Especially when the laundry basket turns into her own personal playpen!



And of course, kitchen sink baths with Daddy blowing bubbles is the best part of the day!


Friday, September 27, 2013

5 Months Old!

Grace is a Pro when it comes to holding up her head now. The bobbly-headed baby my sister was so afraid of is long gone.



She's been rolling around quite a bit despite the fact that Grandma Pavlovic is in town and nearly refuses put her down because she doesn't "want her to cry". Believe me, this kid hardly cries real tears. I'm not the "Cry It Out" kind of mom. She does fuss and some days I think she's more fussy than usual because she constantly held, but that might be another story.



She's even starting to laugh and has taken an interest in Davey whenever he decides to grace us with his presence.

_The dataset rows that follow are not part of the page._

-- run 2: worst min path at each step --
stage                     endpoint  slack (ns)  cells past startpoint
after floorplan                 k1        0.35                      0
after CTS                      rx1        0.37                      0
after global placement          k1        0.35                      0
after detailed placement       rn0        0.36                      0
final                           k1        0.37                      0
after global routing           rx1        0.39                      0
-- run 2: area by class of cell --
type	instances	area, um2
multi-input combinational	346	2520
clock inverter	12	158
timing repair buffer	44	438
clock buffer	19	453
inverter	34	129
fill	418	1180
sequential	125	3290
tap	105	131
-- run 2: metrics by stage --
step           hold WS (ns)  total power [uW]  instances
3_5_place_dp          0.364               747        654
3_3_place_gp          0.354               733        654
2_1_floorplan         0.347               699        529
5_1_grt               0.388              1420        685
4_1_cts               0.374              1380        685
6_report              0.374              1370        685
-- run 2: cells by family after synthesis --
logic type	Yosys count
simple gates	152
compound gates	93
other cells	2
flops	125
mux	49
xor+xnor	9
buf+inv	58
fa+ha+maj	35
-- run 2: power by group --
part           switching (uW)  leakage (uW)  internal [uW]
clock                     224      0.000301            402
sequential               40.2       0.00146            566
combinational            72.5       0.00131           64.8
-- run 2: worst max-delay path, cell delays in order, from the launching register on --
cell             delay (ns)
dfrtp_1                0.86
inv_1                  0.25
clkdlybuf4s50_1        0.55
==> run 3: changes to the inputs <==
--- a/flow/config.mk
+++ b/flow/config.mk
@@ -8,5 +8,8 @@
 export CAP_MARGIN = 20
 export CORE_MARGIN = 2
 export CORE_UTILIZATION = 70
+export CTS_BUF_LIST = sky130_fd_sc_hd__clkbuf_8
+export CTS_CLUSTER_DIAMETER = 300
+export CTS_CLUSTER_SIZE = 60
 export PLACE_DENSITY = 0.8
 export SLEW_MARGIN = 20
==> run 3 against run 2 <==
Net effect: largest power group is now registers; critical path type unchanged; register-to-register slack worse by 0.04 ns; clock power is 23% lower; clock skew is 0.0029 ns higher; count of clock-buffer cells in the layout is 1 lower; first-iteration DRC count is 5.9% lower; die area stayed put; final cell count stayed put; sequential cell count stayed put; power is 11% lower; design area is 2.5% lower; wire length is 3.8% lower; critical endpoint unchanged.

I'm starting to get real laughs out of her too. Of course they're adorable. She has a down-right fascination with her toy lions. There's one stuffed lion that she has a hard time napping without. I call him Lyon. She loves Lyon. It doesn't matter what kind of mood she's in, as soon as she see's Lyon she is all smiles. She'll grab onto his wild mane of hair and squish his face as hard as possible to hers, yank him back again, and give a little laugh. If Lyon doesn't end up Real someday, I will be utterly shocked.

Tuesday, August 27, 2013

4 Months Old!

My how time is moving along. It turns out that Grace is a LONG baby. During her 4 month check up she measured 26 inches!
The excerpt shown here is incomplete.